▼
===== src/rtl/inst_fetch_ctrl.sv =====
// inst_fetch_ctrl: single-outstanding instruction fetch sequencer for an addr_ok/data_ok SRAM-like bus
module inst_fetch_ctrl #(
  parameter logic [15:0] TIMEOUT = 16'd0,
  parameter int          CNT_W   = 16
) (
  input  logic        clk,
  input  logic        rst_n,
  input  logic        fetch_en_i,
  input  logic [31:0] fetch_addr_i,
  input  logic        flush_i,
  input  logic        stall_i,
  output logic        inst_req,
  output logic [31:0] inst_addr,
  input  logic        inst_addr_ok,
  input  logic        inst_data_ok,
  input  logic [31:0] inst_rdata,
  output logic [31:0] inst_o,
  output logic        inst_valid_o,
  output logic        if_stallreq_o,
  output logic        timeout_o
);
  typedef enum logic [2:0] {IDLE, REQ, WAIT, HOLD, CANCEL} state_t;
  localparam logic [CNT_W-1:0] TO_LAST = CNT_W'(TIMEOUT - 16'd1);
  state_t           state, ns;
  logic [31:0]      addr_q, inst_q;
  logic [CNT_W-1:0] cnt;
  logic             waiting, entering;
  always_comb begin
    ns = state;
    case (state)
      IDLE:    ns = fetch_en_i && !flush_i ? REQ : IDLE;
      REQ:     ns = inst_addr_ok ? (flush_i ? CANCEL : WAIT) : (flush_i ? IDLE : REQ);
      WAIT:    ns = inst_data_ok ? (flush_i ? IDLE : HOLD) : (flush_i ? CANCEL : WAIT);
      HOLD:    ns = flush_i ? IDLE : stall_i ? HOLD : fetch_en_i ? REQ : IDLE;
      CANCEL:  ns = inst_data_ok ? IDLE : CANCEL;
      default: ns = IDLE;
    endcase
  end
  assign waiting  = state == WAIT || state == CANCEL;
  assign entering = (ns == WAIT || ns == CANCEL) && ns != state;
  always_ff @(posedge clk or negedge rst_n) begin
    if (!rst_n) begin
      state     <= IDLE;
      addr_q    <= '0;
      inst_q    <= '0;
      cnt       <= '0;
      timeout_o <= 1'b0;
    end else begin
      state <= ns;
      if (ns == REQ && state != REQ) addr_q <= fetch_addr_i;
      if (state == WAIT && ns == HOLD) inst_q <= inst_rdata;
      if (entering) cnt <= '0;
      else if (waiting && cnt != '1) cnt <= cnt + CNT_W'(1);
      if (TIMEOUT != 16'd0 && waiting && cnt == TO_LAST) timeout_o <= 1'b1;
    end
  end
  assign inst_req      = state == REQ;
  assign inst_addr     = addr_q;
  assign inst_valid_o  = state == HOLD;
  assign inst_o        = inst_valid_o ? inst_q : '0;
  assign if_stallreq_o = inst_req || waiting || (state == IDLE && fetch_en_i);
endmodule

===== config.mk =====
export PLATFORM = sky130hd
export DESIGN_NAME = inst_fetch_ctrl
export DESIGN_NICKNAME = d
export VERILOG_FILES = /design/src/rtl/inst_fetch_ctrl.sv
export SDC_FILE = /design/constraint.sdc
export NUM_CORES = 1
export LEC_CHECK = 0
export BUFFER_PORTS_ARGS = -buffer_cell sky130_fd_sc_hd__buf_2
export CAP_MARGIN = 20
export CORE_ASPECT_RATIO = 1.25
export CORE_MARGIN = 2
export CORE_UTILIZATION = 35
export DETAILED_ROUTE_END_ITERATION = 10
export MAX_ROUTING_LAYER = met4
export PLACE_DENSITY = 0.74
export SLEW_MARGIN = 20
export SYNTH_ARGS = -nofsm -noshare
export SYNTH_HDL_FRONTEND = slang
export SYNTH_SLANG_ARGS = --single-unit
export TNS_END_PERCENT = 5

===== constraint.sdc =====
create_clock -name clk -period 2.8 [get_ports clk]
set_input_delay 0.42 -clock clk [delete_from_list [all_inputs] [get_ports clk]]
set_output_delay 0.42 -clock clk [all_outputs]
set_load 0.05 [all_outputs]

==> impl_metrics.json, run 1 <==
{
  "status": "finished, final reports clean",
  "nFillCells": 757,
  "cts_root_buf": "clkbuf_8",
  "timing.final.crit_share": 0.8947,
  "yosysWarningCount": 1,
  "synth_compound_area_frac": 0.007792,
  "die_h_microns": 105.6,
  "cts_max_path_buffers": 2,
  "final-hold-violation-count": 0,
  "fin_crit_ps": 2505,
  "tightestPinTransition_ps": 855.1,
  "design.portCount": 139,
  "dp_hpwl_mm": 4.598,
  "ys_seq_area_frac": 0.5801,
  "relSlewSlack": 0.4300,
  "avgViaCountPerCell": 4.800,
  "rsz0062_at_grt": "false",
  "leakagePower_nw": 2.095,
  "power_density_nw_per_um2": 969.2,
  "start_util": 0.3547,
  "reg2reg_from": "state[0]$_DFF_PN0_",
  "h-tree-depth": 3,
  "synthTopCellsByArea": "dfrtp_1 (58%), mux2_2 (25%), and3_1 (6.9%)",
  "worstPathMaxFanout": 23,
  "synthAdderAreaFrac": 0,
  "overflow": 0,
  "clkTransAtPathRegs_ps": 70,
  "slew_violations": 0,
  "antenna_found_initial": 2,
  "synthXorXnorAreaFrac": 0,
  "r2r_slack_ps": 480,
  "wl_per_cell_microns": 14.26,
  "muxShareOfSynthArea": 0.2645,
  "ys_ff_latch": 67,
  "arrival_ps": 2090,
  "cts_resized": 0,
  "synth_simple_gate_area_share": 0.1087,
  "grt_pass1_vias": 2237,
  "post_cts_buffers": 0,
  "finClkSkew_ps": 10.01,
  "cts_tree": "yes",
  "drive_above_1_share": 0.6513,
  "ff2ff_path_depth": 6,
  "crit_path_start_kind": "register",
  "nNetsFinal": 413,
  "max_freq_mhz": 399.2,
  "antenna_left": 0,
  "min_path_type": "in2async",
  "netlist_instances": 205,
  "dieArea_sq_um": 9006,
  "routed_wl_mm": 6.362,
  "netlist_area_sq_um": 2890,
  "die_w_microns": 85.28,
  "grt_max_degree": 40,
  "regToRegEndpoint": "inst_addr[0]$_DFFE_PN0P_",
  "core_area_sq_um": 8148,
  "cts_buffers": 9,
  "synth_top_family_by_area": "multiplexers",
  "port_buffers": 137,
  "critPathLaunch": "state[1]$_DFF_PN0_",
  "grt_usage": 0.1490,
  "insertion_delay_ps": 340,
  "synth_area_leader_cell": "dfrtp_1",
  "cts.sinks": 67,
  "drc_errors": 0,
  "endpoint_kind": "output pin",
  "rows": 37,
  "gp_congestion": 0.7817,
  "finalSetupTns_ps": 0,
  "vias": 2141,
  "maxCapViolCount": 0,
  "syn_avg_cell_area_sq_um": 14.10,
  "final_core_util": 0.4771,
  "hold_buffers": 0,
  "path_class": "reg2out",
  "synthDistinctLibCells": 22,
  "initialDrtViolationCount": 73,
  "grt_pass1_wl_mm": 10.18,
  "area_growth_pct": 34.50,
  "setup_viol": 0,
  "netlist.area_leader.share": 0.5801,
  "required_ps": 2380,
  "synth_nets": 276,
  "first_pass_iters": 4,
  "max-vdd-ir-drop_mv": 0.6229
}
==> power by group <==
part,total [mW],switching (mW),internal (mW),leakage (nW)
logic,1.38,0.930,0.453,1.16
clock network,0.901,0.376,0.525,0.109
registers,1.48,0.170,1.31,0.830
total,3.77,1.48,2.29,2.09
▲
▼
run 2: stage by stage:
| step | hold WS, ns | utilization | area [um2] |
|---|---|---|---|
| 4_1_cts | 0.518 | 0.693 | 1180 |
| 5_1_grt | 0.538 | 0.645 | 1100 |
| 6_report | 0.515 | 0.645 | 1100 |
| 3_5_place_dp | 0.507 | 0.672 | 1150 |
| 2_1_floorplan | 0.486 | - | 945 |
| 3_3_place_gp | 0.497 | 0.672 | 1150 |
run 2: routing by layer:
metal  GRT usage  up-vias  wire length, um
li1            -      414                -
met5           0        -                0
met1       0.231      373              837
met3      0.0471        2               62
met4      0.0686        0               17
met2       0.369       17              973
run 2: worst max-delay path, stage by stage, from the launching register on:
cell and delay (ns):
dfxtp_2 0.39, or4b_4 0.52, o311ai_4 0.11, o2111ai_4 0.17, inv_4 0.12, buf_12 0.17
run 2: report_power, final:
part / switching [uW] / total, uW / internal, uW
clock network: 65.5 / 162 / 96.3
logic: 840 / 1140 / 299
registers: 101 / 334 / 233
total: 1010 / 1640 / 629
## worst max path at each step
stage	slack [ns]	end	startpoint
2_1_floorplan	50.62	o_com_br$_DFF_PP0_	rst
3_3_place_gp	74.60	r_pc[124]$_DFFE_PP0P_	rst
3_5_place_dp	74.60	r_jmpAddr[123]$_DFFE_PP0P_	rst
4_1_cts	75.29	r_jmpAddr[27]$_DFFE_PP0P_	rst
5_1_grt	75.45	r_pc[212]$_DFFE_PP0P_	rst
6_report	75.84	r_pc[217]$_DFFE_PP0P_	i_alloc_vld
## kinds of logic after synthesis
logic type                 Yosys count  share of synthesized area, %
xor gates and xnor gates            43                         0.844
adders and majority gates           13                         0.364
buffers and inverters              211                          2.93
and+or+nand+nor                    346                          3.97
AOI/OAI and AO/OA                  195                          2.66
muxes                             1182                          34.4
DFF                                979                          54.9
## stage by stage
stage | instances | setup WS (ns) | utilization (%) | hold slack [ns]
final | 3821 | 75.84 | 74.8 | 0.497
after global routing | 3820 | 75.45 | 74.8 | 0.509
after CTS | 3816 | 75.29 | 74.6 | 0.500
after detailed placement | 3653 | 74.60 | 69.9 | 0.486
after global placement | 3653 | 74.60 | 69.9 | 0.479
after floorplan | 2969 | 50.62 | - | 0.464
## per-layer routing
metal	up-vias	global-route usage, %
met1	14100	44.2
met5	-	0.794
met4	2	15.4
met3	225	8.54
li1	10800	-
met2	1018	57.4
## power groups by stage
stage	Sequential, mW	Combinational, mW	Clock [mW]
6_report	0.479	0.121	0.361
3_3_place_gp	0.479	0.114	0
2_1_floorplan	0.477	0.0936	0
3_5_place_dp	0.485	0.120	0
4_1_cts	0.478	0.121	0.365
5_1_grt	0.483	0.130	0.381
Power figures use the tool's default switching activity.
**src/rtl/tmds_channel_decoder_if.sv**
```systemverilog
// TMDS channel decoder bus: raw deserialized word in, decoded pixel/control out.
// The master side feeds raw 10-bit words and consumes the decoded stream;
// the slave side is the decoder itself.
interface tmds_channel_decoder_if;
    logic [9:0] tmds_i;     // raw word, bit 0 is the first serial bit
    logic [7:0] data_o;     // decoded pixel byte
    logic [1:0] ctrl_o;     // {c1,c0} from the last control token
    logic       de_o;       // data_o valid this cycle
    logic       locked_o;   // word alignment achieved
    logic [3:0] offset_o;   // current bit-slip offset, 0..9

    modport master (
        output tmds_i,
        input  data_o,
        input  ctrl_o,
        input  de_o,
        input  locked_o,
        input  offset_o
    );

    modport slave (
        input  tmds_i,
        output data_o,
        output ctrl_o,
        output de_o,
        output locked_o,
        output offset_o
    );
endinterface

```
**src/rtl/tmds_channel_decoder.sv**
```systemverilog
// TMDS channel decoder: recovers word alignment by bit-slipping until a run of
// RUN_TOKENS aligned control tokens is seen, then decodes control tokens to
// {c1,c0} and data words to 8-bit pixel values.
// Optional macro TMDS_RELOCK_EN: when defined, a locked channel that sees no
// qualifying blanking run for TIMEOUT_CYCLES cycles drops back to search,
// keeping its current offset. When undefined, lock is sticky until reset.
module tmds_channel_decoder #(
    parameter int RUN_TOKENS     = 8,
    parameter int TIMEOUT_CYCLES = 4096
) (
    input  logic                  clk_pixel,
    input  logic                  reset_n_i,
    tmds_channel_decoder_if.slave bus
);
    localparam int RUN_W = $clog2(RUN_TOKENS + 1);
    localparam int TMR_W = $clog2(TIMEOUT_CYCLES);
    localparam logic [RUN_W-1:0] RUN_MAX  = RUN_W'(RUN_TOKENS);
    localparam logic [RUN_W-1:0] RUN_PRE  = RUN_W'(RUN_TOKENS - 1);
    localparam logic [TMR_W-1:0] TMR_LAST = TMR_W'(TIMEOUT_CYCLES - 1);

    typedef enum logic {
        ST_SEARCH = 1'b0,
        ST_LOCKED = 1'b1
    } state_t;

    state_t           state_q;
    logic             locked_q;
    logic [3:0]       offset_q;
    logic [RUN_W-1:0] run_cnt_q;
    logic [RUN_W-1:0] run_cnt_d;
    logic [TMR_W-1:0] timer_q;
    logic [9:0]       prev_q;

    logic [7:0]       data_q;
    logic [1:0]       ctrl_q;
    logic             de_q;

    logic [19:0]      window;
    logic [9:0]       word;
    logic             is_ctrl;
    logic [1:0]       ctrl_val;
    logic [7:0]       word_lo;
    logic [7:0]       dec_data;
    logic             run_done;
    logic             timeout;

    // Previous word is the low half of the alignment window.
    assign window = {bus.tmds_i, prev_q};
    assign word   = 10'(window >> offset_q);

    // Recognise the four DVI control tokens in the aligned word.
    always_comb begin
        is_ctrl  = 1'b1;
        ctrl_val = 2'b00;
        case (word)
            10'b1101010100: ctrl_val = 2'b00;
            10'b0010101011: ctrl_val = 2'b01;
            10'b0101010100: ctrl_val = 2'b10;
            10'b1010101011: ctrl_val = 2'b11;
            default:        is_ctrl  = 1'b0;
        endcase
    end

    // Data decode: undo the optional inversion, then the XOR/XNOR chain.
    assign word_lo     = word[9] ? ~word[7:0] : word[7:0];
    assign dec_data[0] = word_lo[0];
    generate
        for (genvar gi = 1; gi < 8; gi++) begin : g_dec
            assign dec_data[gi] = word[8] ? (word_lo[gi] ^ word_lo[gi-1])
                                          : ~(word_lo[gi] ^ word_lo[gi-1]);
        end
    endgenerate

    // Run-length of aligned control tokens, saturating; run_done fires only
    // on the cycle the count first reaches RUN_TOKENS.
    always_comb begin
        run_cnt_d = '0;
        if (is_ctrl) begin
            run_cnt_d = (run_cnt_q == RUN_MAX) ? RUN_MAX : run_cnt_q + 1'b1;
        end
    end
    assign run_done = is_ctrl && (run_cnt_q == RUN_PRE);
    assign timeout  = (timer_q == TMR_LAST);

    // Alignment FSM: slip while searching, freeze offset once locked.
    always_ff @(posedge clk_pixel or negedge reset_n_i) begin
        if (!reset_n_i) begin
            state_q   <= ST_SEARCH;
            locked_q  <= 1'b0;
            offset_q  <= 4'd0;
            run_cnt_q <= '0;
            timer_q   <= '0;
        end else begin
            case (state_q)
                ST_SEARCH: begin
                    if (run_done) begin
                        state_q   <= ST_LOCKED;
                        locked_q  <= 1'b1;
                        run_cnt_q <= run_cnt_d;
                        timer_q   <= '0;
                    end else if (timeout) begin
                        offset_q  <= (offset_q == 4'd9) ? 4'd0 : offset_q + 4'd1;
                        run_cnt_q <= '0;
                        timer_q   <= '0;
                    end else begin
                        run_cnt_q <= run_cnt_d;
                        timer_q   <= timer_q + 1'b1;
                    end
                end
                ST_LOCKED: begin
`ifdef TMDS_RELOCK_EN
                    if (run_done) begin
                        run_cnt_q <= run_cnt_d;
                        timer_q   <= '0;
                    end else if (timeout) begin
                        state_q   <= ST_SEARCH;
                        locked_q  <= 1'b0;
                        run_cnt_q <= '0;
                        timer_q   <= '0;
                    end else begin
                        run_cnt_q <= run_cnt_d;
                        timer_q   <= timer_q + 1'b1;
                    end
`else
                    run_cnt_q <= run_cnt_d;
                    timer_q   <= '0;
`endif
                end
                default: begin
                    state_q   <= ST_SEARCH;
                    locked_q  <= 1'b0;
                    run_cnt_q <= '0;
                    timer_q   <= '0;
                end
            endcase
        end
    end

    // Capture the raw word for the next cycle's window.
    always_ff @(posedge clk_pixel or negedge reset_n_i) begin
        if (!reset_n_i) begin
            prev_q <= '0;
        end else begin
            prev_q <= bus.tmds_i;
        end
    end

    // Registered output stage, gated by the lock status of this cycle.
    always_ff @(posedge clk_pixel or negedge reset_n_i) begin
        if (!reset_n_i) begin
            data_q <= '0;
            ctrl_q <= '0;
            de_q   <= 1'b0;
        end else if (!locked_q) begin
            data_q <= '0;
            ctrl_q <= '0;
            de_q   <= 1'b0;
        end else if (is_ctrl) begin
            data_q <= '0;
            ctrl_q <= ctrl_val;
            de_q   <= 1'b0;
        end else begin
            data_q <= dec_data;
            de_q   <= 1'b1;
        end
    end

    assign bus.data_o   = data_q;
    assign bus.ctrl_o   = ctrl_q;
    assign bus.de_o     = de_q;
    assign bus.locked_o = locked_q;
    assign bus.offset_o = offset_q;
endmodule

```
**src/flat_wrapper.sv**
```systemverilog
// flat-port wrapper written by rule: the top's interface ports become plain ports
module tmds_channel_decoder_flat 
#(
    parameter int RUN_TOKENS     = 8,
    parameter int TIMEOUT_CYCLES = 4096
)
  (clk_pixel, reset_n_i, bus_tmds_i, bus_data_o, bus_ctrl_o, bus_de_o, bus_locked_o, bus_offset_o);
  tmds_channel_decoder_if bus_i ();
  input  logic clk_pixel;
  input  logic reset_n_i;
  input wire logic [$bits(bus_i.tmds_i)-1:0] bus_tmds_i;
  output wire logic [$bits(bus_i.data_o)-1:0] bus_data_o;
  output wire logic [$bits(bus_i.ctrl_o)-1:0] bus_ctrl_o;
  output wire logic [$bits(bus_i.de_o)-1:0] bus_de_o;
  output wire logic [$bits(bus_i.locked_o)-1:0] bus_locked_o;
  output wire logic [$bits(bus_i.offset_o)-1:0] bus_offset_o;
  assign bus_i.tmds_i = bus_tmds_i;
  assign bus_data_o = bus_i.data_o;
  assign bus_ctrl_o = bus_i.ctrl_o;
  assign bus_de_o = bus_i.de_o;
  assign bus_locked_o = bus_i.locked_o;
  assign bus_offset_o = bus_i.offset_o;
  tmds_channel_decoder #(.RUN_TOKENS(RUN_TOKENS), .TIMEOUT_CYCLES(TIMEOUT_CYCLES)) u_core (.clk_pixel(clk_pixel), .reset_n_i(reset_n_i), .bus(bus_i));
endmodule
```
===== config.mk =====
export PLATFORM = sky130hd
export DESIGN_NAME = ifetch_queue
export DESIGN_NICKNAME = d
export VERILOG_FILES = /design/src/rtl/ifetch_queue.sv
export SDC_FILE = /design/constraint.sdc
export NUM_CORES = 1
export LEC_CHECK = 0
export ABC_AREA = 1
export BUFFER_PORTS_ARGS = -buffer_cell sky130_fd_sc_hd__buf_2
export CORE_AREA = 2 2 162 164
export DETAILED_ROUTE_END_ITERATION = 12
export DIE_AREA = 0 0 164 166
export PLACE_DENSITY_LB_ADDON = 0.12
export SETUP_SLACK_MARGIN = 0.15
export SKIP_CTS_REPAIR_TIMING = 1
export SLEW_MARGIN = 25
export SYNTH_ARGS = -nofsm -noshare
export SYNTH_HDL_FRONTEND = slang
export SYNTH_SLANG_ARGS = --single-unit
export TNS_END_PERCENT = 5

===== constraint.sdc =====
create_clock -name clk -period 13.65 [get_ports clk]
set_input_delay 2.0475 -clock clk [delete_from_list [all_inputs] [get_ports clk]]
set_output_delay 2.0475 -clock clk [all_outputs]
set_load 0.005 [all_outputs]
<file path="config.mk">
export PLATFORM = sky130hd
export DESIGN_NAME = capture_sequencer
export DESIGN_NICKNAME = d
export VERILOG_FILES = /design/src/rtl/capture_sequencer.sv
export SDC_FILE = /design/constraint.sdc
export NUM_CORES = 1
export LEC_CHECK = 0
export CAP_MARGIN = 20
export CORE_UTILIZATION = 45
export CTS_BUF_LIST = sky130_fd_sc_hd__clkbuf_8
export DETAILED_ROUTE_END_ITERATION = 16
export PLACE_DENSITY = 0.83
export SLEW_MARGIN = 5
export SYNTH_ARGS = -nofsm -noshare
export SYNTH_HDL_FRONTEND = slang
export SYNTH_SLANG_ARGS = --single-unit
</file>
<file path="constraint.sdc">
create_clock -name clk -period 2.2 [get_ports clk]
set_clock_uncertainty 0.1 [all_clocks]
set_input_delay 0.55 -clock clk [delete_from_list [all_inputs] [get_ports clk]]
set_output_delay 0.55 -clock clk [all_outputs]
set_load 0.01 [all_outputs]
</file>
▲
> _Assigned task_: For the word "after", return every line of the records that holds it.

> _Your response_:
## kinds of logic after synthesis
after global routing | 3820 | 75.45 | 74.8 | 0.509
after CTS | 3816 | 75.29 | 74.6 | 0.500
after detailed placement | 3653 | 74.60 | 69.9 | 0.486
after global placement | 3653 | 74.60 | 69.9 | 0.479
after floorplan | 2969 | 50.62 | - | 0.464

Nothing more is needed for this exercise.